Camille Galap

Mardi, l’Assemblée Nationale adoptait le projet de loi interdisant le cumul de fonctions exécutives locales avec le mandat de parlementaire à compter de 2017. Cette loi était nécessaire, indispensable, au fonctionnement de la vie politique. Elle redonne aux citoyens les moyens de s’impliquer et participer davantage et permet le renouvellement des élus. Elle favorise de fait l’émergence de la nouvelle génération, une meilleure représentativité, de nouvelles énergies, des idées nouvelles pour se confronter aux problèmes anciens et surtout un changement des pratiques. C’est en somme, la seule façon de rénover la vie politique pour une pratique du pouvoir moderne, innovante et juste. Je salue la détermination des députés de la majorité qui ont permis que cet acquis démocratique soit désormais irréversible.
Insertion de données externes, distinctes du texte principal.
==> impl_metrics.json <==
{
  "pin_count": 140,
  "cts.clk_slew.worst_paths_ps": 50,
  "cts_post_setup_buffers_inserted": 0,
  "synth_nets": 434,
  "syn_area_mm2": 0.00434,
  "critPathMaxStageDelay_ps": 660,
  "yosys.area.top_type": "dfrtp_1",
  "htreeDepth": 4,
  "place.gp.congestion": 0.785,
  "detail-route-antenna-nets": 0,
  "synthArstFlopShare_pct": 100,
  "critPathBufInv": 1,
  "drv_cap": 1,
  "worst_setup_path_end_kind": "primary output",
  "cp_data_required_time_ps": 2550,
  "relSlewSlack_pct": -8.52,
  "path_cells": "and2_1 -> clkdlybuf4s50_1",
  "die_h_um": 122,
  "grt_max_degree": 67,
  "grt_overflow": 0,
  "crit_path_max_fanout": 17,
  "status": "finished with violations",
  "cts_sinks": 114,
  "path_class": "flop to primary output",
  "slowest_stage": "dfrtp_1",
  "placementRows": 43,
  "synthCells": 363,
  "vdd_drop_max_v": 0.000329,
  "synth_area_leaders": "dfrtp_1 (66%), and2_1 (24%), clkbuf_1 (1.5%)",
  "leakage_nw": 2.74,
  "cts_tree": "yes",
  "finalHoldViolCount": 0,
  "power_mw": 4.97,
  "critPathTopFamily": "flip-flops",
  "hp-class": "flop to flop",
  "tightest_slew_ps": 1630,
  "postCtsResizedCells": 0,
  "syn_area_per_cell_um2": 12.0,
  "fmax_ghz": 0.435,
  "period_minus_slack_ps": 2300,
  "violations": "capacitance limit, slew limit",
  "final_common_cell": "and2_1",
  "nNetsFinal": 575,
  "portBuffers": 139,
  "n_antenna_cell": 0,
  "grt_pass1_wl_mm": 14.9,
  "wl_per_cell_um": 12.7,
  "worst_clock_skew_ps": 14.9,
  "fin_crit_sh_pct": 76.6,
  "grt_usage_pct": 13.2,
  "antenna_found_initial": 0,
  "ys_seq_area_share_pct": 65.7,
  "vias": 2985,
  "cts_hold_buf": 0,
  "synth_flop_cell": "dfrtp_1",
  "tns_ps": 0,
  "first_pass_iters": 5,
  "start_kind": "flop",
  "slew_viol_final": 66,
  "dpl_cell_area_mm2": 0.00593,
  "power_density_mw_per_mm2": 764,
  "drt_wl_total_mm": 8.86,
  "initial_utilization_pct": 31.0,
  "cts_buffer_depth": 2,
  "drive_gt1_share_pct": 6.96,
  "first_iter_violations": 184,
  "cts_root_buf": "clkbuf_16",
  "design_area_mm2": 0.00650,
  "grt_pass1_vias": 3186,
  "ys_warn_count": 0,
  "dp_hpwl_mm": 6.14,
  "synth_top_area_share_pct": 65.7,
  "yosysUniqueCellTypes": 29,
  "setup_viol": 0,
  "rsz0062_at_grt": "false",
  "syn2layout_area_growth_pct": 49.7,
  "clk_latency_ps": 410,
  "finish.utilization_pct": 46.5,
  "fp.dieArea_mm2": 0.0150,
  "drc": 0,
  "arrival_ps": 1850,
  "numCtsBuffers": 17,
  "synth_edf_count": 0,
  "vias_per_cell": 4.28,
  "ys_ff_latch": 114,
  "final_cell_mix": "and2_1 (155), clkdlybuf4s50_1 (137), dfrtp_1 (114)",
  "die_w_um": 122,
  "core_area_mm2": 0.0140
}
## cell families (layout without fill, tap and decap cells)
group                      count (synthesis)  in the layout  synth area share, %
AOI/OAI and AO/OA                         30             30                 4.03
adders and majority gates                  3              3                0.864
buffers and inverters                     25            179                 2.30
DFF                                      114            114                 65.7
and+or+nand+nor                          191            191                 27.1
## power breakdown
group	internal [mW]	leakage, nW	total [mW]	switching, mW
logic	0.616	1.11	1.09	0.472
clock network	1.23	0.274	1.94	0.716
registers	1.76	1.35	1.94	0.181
## src/rtl/i2s_pkg.sv

```systemverilog
// Shared I2S definitions: default sample width and the stereo pair layout used
// by the transmitter wrapper, the receive path and the feeder.
package i2s_pkg;

    localparam int I2S_WIDTH = 16;

    typedef struct packed {
        logic [I2S_WIDTH-1:0] left;
        logic [I2S_WIDTH-1:0] right;
    } stereo_t;

endpackage

```

## src/rtl/i2s_sample_fifo.sv

```systemverilog
// Single-clock FIFO of stereo pairs. Register-based storage, power-of-two depth,
// and an occupancy count that saturates at DEPTH.
module i2s_sample_fifo
    import i2s_pkg::*;
#(
    parameter int DATA_WIDTH = 2 * I2S_WIDTH,
    parameter int DEPTH      = 8,
    localparam int AW        = $clog2(DEPTH),
    localparam int CW        = AW + 1
) (
    input  logic                  clk,
    input  logic                  rst,
    input  logic                  push,
    input  logic                  pop,
    input  logic [DATA_WIDTH-1:0] din,
    output logic [DATA_WIDTH-1:0] head,
    output logic                  full,
    output logic                  empty,
    output logic [CW-1:0]         count
);

    logic [DATA_WIDTH-1:0] mem [DEPTH];
    logic [AW-1:0]         wr_ptr;
    logic [AW-1:0]         rd_ptr;
    logic                  do_push;
    logic                  do_pop;

    assign full    = (count == CW'(DEPTH));
    assign empty   = (count == '0);
    assign do_push = push && !full;
    assign do_pop  = pop && !empty;
    assign head    = mem[rd_ptr];

    // Pointers wrap naturally because DEPTH is a power of two.
    always_ff @(posedge clk or posedge rst) begin
        if (rst) begin
            wr_ptr <= '0;
            rd_ptr <= '0;
            count  <= '0;
        end else begin
            if (do_push) wr_ptr <= wr_ptr + AW'(1);
            if (do_pop)  rd_ptr <= rd_ptr + AW'(1);
            case ({do_push, do_pop})
                2'b10:   count <= count + CW'(1);
                2'b01:   count <= count - CW'(1);
                default: count <= count;
            endcase
        end
    end

    always_ff @(posedge clk) begin
        if (do_push) mem[wr_ptr] <= din;
    end

endmodule

```

## src/rtl/i2s_tx_feeder.sv

```systemverilog
// Sample buffer in front of the I2S transmitter: one pair fetched per ws rise.
// Define I2S_FEEDER_HOLD_ON_UNDERRUN_EN to repeat the last pair on underrun.
module i2s_tx_feeder
    import i2s_pkg::*;
#(
    parameter int WIDTH = I2S_WIDTH,
    parameter int DEPTH = 8
) (
    input  logic                     sclk_i,
    input  logic                     rst_i,
    input  logic                     ws_i,
    input  logic                     sample_valid_i,
    output logic                     sample_ready_o,
    input  logic [WIDTH-1:0]         left_i,
    input  logic [WIDTH-1:0]         right_i,
    output logic [WIDTH-1:0]         leftChan_o,
    output logic [WIDTH-1:0]         rightChan_o,
    output logic [$clog2(DEPTH):0]   fill_o,
    output logic                     underrun_o
);

    typedef struct packed {
        logic [WIDTH-1:0] left;
        logic [WIDTH-1:0] right;
    } pair_t;

    pair_t wr_pair;
    pair_t head_pair;
    logic  ws_q;
    logic  fetch;
    logic  full;
    logic  empty;
    logic  push;
    logic  pop;

    assign wr_pair        = '{left: left_i, right: right_i};
    assign sample_ready_o = !full && !rst_i;
    assign push           = sample_valid_i && sample_ready_o;
    assign fetch          = ws_i && !ws_q;
    assign pop            = fetch && !empty;

    i2s_sample_fifo #(
        .DATA_WIDTH (2 * WIDTH),
        .DEPTH      (DEPTH)
    ) u_fifo (
        .clk   (sclk_i),
        .rst   (rst_i),
        .push  (push),
        .pop   (pop),
        .din   (wr_pair),
        .head  (head_pair),
        .full  (full),
        .empty (empty),
        .count (fill_o)
    );

    // ws_q resets high so a ws_i already high at release is not seen as a rise.
    always_ff @(posedge sclk_i or posedge rst_i) begin
        if (rst_i) begin
            ws_q        <= 1'b1;
            leftChan_o  <= '0;
            rightChan_o <= '0;
            underrun_o  <= 1'b0;
        end else begin
            ws_q       <= ws_i;
            underrun_o <= fetch && empty;
            if (pop) begin
                leftChan_o  <= head_pair.left;
                rightChan_o <= head_pair.right;
            end
`ifndef I2S_FEEDER_HOLD_ON_UNDERRUN_EN
            else if (fetch) begin
                leftChan_o  <= '0;
                rightChan_o <= '0;
            end
`endif
        end
    end

endmodule

```

## config.mk

```make
export PLATFORM = sky130hd
export DESIGN_NAME = i2s_tx_feeder
export DESIGN_NICKNAME = d
export VERILOG_FILES = /design/src/rtl/i2s_pkg.sv /design/src/rtl/i2s_sample_fifo.sv /design/src/rtl/i2s_tx_feeder.sv
export SDC_FILE = /design/constraint.sdc
export NUM_CORES = 1
export LEC_CHECK = 0
export BUFFER_PORTS_ARGS = -buffer_cell sky130_fd_sc_hd__buf_4
export CELL_PAD_IN_SITES_DETAIL_PLACEMENT = 1
export CELL_PAD_IN_SITES_GLOBAL_PLACEMENT = 2
export CORE_MARGIN = 3
export CORE_UTILIZATION = 35
export DETAILED_ROUTE_END_ITERATION = 6
export PLACE_DENSITY = 0.6
export SYNTH_ARGS = -nofsm -noshare
export SYNTH_HDL_FRONTEND = slang
export SYNTH_SLANG_ARGS = --single-unit
```

## constraint.sdc

```tcl
create_clock -name sclk_i -period 5.3 [get_ports sclk_i]
set_input_delay 1.06 -clock sclk_i [delete_from_list [all_inputs] [get_ports sclk_i]]
set_output_delay 1.06 -clock sclk_i [all_outputs]
set_load 0.02 [all_outputs]
```

### After elaboration in Yosys (flattened, before gate mapping)

Memory sizes are Yosys's and may differ from the RTL's.
Cells that the tools add are included.

| cells by class | value |
|---|---|
| multiplexer cells | 6 |
| reductions and logical operators | 14 |
| $add $sub $neg | 4 |
| equal/unequal tests | 3 |

Operators with widths:

| cell | count |
|---|---|
| 16-bit two-way mux | 3 |
| 4-bit one-hot mux with 2 select lines | 1 |
| 1-bit logical AND | 7 |
| 3-bit by 1-bit adder with 3-bit output (second input constant) | 2 |
| 4-bit by 1-bit adder with 4-bit output (second input constant) | 1 |
| 4-bit equality test (second input constant) | 1 |
| 1-bit zero test | 4 |
| 4-bit zero test | 1 |
| 2-bit nonzero test | 2 |
| 4-bit by 1-bit subtractor with 4-bit output (second input constant) | 1 |
| 2-bit by 1-bit equality test with 1-bit output (second input constant) | 1 |
| 2-bit equality test (second input constant) | 1 |
| 1-bit two-way mux | 2 |

| storage, ports and cells | value |
|---|---|
| memories kept | 1 |
| output and inout bits | 38 |
| flip-flop bits (word level) | 44 |
| word-level logic and storage cells | 35 |
| RAM bits | 256 |

Memory list:

| memory | depth | bits a word | rd ports | clocked after Yosys merged registers in | wr ports | line | RTL |
|---|---|---|---|---|---|---|---|
| u_fifo.mem | 8 | 32 | 1 | 0 | 1 | i2s_sample_fifo.sv:22 | `logic [DATA_WIDTH-1:0] mem [DEPTH];` |

### Longest topological paths before layout

| depth | value |
|---|---|
| depth after elaboration | 7 |
| mapped depth | 12 |
| mapped depth without buffers | 10 |

### Cells and area by module

From an unflattened synthesis, not the netlist that was laid out.

| second synthesis, totals | value |
|---|---|
| cell total of the unflattened synthesis | 549 |
| area, all modules | 12,040.3 um^2 |

Modules (own cells, without submodules):

| module | seq. area each (um^2) | area an instance (um^2) | times used | cells each |
|---|---|---|---|---|
| i2s_sample_fifo | 7,937.6 | 10,401.2 | 1 | 438 |
| i2s_tx_feeder | 852.1 | 1,639.1 | 1 | 111 |

### Worst setup path before layout

OpenSTA, ideal clock, no wires.

| timing | value |
|---|---|
| kind | in2reg |
| from | in rst_i |
| to | mem u_fifo.mem[0][0] (netlist bit) (enable) |
| buffers on the path | 0 |
| library setup time | 0.461 ns |
| slack | 1.040 ns |
| cell stages on the path | 3 |
| arrival time | 3.799 ns |
| cell sequence | a211oi_2 > nand2b_1 > nor3_1 |

| between the ends | value |
|---|---|
| word-level cells in the longest chain between the ends | 6 |

Ends and longest elaborated chain:

| item | line | RTL |
|---|---|---|
| start: declaration | i2s_tx_feeder.sv:10 | `input logic rst_i,` |
| 1-bit zero test (no source line) | n/a |  |
| 1-bit logical AND | i2s_tx_feeder.sv:37 | `assign sample_ready_o = !full && !rst_i;` |
| 1-bit logical AND | i2s_tx_feeder.sv:38 | `assign push = sample_valid_i && sample_ready_o;` |
| 1-bit logical AND | i2s_sample_fifo.sv:30 | `assign do_push = push && !full;` |
| 1-bit two-way mux | i2s_sample_fifo.sv:52 | `if (do_push) mem[wr_ptr] <= din;` |
| 1-bit two-way mux (implied by the code) | i2s_sample_fifo.sv:52 |  |
| end: declaration | i2s_sample_fifo.sv:22 |  |

Every way passes these cells.

### Worst setup path after layout

| timing | value |
|---|---|
| from | in ws_i |
| to | reg u_fifo.count[2] |

| between the ends | value |
|---|---|
| word-level cells in the longest chain between the ends | 5 |

Ends and longest elaborated chain:

| item | line | RTL |
|---|---|---|
| start: declaration | i2s_tx_feeder.sv:11 | `input logic ws_i,` |
| 1-bit logical AND * | i2s_tx_feeder.sv:39 | `assign fetch = ws_i && !ws_q;` |
| 1-bit logical AND * | i2s_tx_feeder.sv:40 | `assign pop = fetch && !empty;` |
| 1-bit logical AND * | i2s_sample_fifo.sv:31 | `assign do_pop = pop && !empty;` |
| net u_fifo.do_pop | i2s_sample_fifo.sv:26 | `logic do_pop;` |
| 2-bit by 1-bit equality test with 1-bit output / 2-bit equality test (equally long branches) | i2s_sample_fifo.sv:43 | `case ({do_push, do_pop})` |
| 4-bit one-hot mux with 2 select lines / 2-bit nonzero test (equally long branches) | n/a |  |
| end signal: assignment | i2s_sample_fifo.sv:44 | `2'b10: count <= count + CW'(1);` |
| end signal: assignment | i2s_sample_fifo.sv:45 | `2'b01: count <= count - CW'(1);` |
| end signal: assignment | i2s_sample_fifo.sv:46 | `default: count <= count;` |
| end: declaration | i2s_sample_fifo.sv:19 | `output logic [CW-1:0] count` |

The timed path passes the listed nets; every way through them passes the cells marked *.
A chain may end at the register's enable or synchronous reset.

==> run summary <==
Total power for the finished layout comes to 7290 µW. The combined buffer and inverter count along the critical path is 4. The number of register bits inferred by synthesis is 300. The number of input and output port buffers inserted came out at 73. The dominant cell type by area after synthesis is sky130_fd_sc_hd__edfxtp_1. Data on the critical path arrives at its endpoint at 3.57 ns. The layout cell share with drive strength beyond 1 is 34.8%.

In the synthesized netlist the dominant register cell turns out to be sky130_fd_sc_hd__edfxtp_1. At the end of the flow, the number of nets in the layout was 744. The maximum clock frequency came out at 312 MHz.

Broken down by cell family, the worst path's largest delay share belongs to buffers and inverters. For this run, design rule violations remaining after detail routing come to 0. Entering global routing, the biggest net connects 47 pins.

The met3 track utilization from global routing is 2.58%. Buffers inserted to repair hold after CTS numbered 0. In the final routed layout, each cell accounts on average for 21.5 µm. IR analysis of the VDD net gives a maximum drop of 0.270 mV. The total core area is 32000 µm². The cell with the largest stage delay on the worst path is sky130_fd_sc_hd__buf_4. The critical path goes through buf_4 -> nand2b_1 -> buf_4 -> nand2b_2 -> buf_4 -> inv_2 -> ha_1 -> xor2_1 -> ha_1 -> a21oi_1 -> xor2_1 -> nor2_1 -> xor2_1. The number of routed nets with antenna violations is 0. The average instance in the mapped netlist occupies 18.8 µm². The first-pass GRT wire length is 38700 µm. In this run the clock root is driven by a sky130_fd_sc_hd__clkbuf_16.

The layout has 3136 filler cells. The source-to-sink clock delay at the later pin of the worst-skew pair is 0.50 ns. Setup slack on the critical path of the routed design comes to 2.10 ns. The net count of the mapped netlist is 657.

The power density over the cells is 533 nW/µm². The sum of negative setup slack came out at 0 ns. The number of enable-type register cells in the synthesized netlist is 256.

The violation count after the first detailed-routing iteration came out at 232. The critical path is of the in -> reg type. TritonCTS built the clock tree. Detailed placement ended at an HPWL of 14700 µm. The sequential-to-total area share from yosys stat is 76.0%.

The transition time at the pin with the least slew margin is 1.21 ns. The initial antenna violation count came to 0. The shortest clock period the worst path allows after layout came out at 3.20 ns. The initial cell density of the core came out at 36.1%.

OpenSTA, run right after detailed placement, puts the worst setup slack at 1.56 ns. The fraction of synthesized cell area taken by the top area cell type is 66.4%. The type of element capturing the critical path is a register.

The clock-pin slew on the worst setup and hold paths came out at 0.06 ns. Synthesis produced a netlist whose cell count is 616. Max-cap violations in this run came to 0.

The most common cell in the synthesized netlist is sky130_fd_sc_hd__edfxtp_1. The count of pins on the block boundary is 74. The number of hold-slack violations in the final timing report is 0. The number of CTS-inserted buffers came out at 34. The floorplan step defined a die boundary enclosing 35300 µm². The setup clock skew after layout came out at 0.0128 ns.

The deepest level of the CTS H-tree is 2. The area growth from synthesis to final layout is 18.2%. The maximum fanout along the worst path came out at 35. The final wirelength is 25000 µm. The congestion estimate from routability-driven global placement came to 0.666. For this run, global-route usage on met1 was measured as 18.9%. The worst setup path is launched from a primary input. The repair_antennas step left the layout with diodes totalling 0. The required time of the critical path came out at 5.67 ns. The iteration count of the initial detailed-routing pass is 4. The worst slew slack as a fraction of its limit is 19.1%. The standby leakage power is 0.00467 µW. The netlist area before placement came out at 11600 µm². The run finished with clean final reports. The share of the clock period used by the worst path came out at 60.4%. The number of global-route vias before repair is 6498.

The global-route usage over all layers came out at 14.3%. The met2 demand-to-capacity share in global routing came out at 24.4%. The die boundary width came out at 188 µm. For this run the aggregate overflow at the end of global routing stands at 0. The number of slew-limit violations in the final report was 0. The commonest cells after synthesis are sky130_fd_sc_hd__edfxtp_1 (256), sky130_fd_sc_hd__mux2_2 (66), sky130_fd_sc_hd__dfrtp_1 (43). Setup repair after global routing left no endpoint under its margin. The type of the worst min-delay path is reg -> reg. The maximum buffer depth of the clock tree came out at 3. The count of different cell masters after synthesis is 31. The vertical die dimension came out at 188 µm. The layer carrying the most global-route usage is met2. The delay contributed by the slowest stage of the critical path came out at 0.43 ns.

The total setup violations reported at the end of the flow is 0. The vias after detailed routing is 5780. The number of cell rows came out at 65. The via density per instance is 4.97. The total number of clock tree sinks came out at 300. Ranked by total cell area, the synthesized netlist is headed by sky130_fd_sc_hd__edfxtp_1 (66%), sky130_fd_sc_hd__dfrtp_1 (9.3%), sky130_fd_sc_hd__mux2_2 (6.4%), sky130_fd_sc_hd__mux4_2 (6.2%), sky130_fd_sc_hd__o31ai_1 (2.1%).

The number of warning messages in the yosys log came out at 0. The post-CTS repair timing setup buffer count is 0. After synthesis, the share of flip-flops with an asynchronous set or reset is 14.7%. Once the clock tree was built, the resizer swapped 0 gates to a different size.
registers in the layout (all words and copies together), names as in the netlist:
name	count
u_fifo.rd_ptr	3
u_fifo.count	4
ws_q	1
rightChan_o	16
u_fifo.mem	256
underrun_o	1
u_fifo.wr_ptr	3
leftChan_o	16
cell families after synthesis:
group	synth area share, %
flops	76.0
mux	12.7
simple gates	3.91
compound gates	4.17
buf+inv	2.08
xor+xnor	0.681
fa+ha+maj	0.541
metal layers:
| metal | wire [µm] | vias up |
|---|---|---|
| met5 | 0 | - |
| met4 | 446 | 0 |
| met3 | 1160 | 31 |
| met2 | 12200 | 124 |
| met1 | 11200 | 3028 |
| li1 | - | 2597 |
placed cells by master, fill, tap and decap left out, types with 2 or more instances in the layout:
master	Yosys	layout
sky130_fd_sc_hd__edfxtp_1	256	256
sky130_fd_sc_hd__buf_4	9	85
sky130_fd_sc_hd__mux2_2	66	66
sky130_fd_sc_hd__dfrtp_1	43	42
sky130_fd_sc_hd__nand2_1	40	40
sky130_fd_sc_hd__clkbuf_16	0	35
sky130_fd_sc_hd__o22ai_1	33	33
sky130_fd_sc_hd__mux4_2	32	32
sky130_fd_sc_hd__o31ai_1	32	32
sky130_fd_sc_hd__nor2b_1	20	20
sky130_fd_sc_hd__nor2_1	21	15
sky130_fd_sc_hd__clkinv_2	0	9
sky130_fd_sc_hd__nand2b_1	7	7
sky130_fd_sc_hd__nor2_4	0	6
sky130_fd_sc_hd__xnor2_1	5	5
sky130_fd_sc_hd__ha_1	5	5
sky130_fd_sc_hd__clkbuf_1	12	5
sky130_fd_sc_hd__xor2_1	4	4
sky130_fd_sc_hd__clkinv_1	0	3
sky130_fd_sc_hd__clkbuf_8	0	3
sky130_fd_sc_hd__a21oi_1	2	2
sky130_fd_sc_hd__inv_1	3	2
sky130_fd_sc_hd__inv_2	1	2
sky130_fd_sc_hd__nor3_2	0	2
sky130_fd_sc_hd__inv_6	0	2
sky130_fd_sc_hd__bufinv_16	0	2
worst reg2reg max path, cell delays in order, from the launching register on:
cell and delay [ns]:
sky130_fd_sc_hd__dfstp_2 0.51, sky130_fd_sc_hd__nand2b_1 0.09, sky130_fd_sc_hd__buf_4 0.40, sky130_fd_sc_hd__nand2b_2 0.20, sky130_fd_sc_hd__buf_4 0.43, sky130_fd_sc_hd__inv_2 0.14, sky130_fd_sc_hd__ha_1 0.30, sky130_fd_sc_hd__xor2_1 0.18
sky130_fd_sc_hd__ha_1 0.19, sky130_fd_sc_hd__a21oi_1 0.14, sky130_fd_sc_hd__xor2_1 0.15, sky130_fd_sc_hd__nor2_1 0.06, sky130_fd_sc_hd__xor2_1 0.14
layout make-up:
cell class / instances / area [µm²] / area share [%]
sequential: 300 / 8790 / 64.3
multi-input combinational: 278 / 2600 / 19.0
clock buffer: 43 / 936 / 6.84
tap: 435 / 544 / 3.98
clock inverter: 18 / 150 / 1.10
timing repair buffer: 85 / 638 / 4.67
inverter: 4 / 15.0 / 0.110
stage by stage:
step	util [%]	instances	hold WS [ns]	area, µm²
2_1_floorplan	-	616	0.480	11600
3_3_place_gp	39.3	1102	0.482	12600
3_5_place_dp	39.3	1102	0.476	12600
4_1_cts	42.7	1163	0.488	13700
5_1_grt	42.7	1163	0.523	13700
6_report	42.7	1163	0.480	13700
worst paths after layout:
| kind | start | to | slack, ns | cells after the start |
|---|---|---|---|---|
| worst max-delay path | ws_i | u_fifo.count[2] | 2.10 | 13 |
| worst max register to register | ws_q | u_fifo.count[2] | 2.25 | 12 |
| worst min-delay path | leftChan_o[14] | leftChan_o[14] | 0.48 | 2 |
| worst min register to register | leftChan_o[14] | leftChan_o[14] | 0.48 | 2 |
| max in group asynchronous | rst_i | u_fifo.rd_ptr[0] | 4.01 | 3 |
| min in group asynchronous | rst_i | u_fifo.count[0] | 0.77 | 3 |
where the power goes:
part | switching (µW) | internal, µW
Clock | 894 | 1350
Sequential | 287 | 2890
Combinational | 1010 | 861
Total | 2190 | 5100
No activity file was read; power rests on OpenSTA's default activity.
[src/rtl/id_branch_redirect.sv]
// ID-stage branch resolver. Owns the IF/ID register, decodes JMP/BEQZ/BNEZ/JR,
// and drives the redirect target and PC select back to the IF next-PC mux.
// A taken redirect squashes the wrong-path fetch into a bubble; conditional
// branches and JR hold IF until their register operand is captured.
// Optional feature macro: BRANCH_STATS_EN adds saturating redirect_cnt and
// fallthru_cnt outputs.
//   if_pc_plus_one/if_instr/if_valid  in  fetch-side instruction
//   ex_stall                          in  downstream stall, freezes ID
//   rs_data/rs_ready                  in  regfile operand and its readiness
//   id_instr/id_pc_plus_one/id_valid  out IF/ID register
//   id_pc/pc_sel/if_hold              out combinational redirect controls to IF
module id_branch_redirect
  import pipe_pkg::*;
#(
  parameter int unsigned DW    = 16,
  parameter int unsigned OFF_W = 8
`ifdef BRANCH_STATS_EN
  ,
  parameter int unsigned CNT_W = 16
`endif
) (
  input  logic          clk,
  input  logic          rst_n,
  input  logic [DW-1:0] if_pc_plus_one,
  input  logic [DW-1:0] if_instr,
  input  logic          if_valid,
  input  logic          ex_stall,
  input  logic [DW-1:0] rs_data,
  input  logic          rs_ready,
  output logic [DW-1:0] id_instr,
  output logic [DW-1:0] id_pc_plus_one,
  output logic          id_valid,
  output logic [DW-1:0] id_pc,
  output logic          pc_sel,
  output logic          if_hold
`ifdef BRANCH_STATS_EN
  ,
  output logic [CNT_W-1:0] redirect_cnt,
  output logic [CNT_W-1:0] fallthru_cnt
`endif
);

  state_e        state_q, state_d;
  logic [DW-1:0] opnd_q, opnd_d;
  br_dec_t       dec;
  logic          resolve_taken;

  // Only a valid IF/ID entry may be treated as a branch
  assign dec = id_valid ? decode_op(id_instr[DW-1 -: OP_W]) : '0;

  assign resolve_taken = dec.jr
                       | (dec.beqz & (opnd_q == '0))
                       | (dec.bnez & (opnd_q != '0));

  branch_target_calc #(
    .DW    (DW),
    .OFF_W (OFF_W)
  ) u_target (
    .op          (id_instr[DW-1 -: OP_W]),
    .off         (id_instr[OFF_W-1:0]),
    .pc_plus_one (id_pc_plus_one),
    .opnd        (opnd_q),
    .target      (id_pc)
  );

  // State and operand register
  always_ff @(posedge clk or negedge rst_n) begin
    if (!rst_n) begin
      state_q <= RUN;
      opnd_q  <= '0;
    end else begin
      state_q <= state_d;
      opnd_q  <= opnd_d;
    end
  end

  // Next state and redirect controls; ex_stall freezes everything
  always_comb begin
    state_d = state_q;
    opnd_d  = opnd_q;
    pc_sel  = 1'b0;
    if_hold = 1'b0;
    if (ex_stall) begin
      if_hold = 1'b1;
    end else begin
      case (state_q)
        RUN: begin
          if (dec.jmp) begin
            pc_sel = 1'b1;
          end else if (dec.beqz | dec.bnez | dec.jr) begin
            if_hold = 1'b1;
            if (rs_ready) begin
              opnd_d  = rs_data;
              state_d = RESOLVE;
            end else begin
              state_d = WAIT;
            end
          end
        end
        WAIT: begin
          if_hold = 1'b1;
          if (rs_ready) begin
            opnd_d  = rs_data;
            state_d = RESOLVE;
          end
        end
        RESOLVE: begin
          pc_sel  = resolve_taken;
          state_d = RUN;
        end
        default: state_d = RUN;
      endcase
    end
  end

  // IF/ID register; a taken redirect loads a bubble in place of the wrong path
  always_ff @(posedge clk or negedge rst_n) begin
    if (!rst_n) begin
      id_instr       <= DW'(NOP);
      id_pc_plus_one <= '0;
      id_valid       <= 1'b0;
    end else if (!ex_stall && !if_hold) begin
      id_pc_plus_one <= if_pc_plus_one;
      if (pc_sel) begin
        id_instr <= DW'(NOP);
        id_valid <= 1'b0;
      end else begin
        id_instr <= if_valid ? if_instr : DW'(NOP);
        id_valid <= if_valid;
      end
    end
  end

`ifdef BRANCH_STATS_EN
  logic fallthru_c;

  assign fallthru_c = (state_q == RESOLVE) && !ex_stall && !resolve_taken;

  // Saturating taken / not-taken resolution counters
  always_ff @(posedge clk or negedge rst_n) begin
    if (!rst_n) begin
      redirect_cnt <= '0;
      fallthru_cnt <= '0;
    end else begin
      if (pc_sel && (redirect_cnt != '1)) redirect_cnt <= redirect_cnt + CNT_W'(1);
      if (fallthru_c && (fallthru_cnt != '1)) fallthru_cnt <= fallthru_cnt + CNT_W'(1);
    end
  end
`endif

endmodule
Ignorant la voix de la population qu’il représente — rappelons le sondage IFOP pour Acteur Public de juin 2012 qui indiquait que 92 % des Français étaient contre le cumul, le député-maire-président de l’agglomération du Havre a voté, sans surprise, CONTRE l’application de la loi sur le non-cumul. Selon lui, être en contact des sphères gouvernementales via un mandat national serait un plus en terme d’efficacité pour un élu local et permettrait aux projets locaux de trouver des débouchés favorables. C’est un faux débat : l’acte III de la décentralisation prévoit une séparation beaucoup plus claire des pouvoirs, répartis entre échelon national et échelons locaux. De plus, cet argument n’est pas valable en Allemagne, en Italie ou au Royaume-Uni ou seul 20 % des parlementaires ont un mandat d’exécutif local contre 85 % dans notre précédente Assemblée Nationale. Et qu’en est-il du rôle sous évalué des permanences parlementaires dans les circonscriptions ?

Arguments erronés et faibles objections donc à cette loi du non-cumul, cette opportunité grâce à laquelle nos parlementaires pourront désormais exercer leur rôle de législateur, de contrôle et d’évaluation des politiques publiques tout en gardant un ancrage territorial et nos maires enfin s’investir à plein temps dans la gestion de leur mandat, dans la vie de leur ville.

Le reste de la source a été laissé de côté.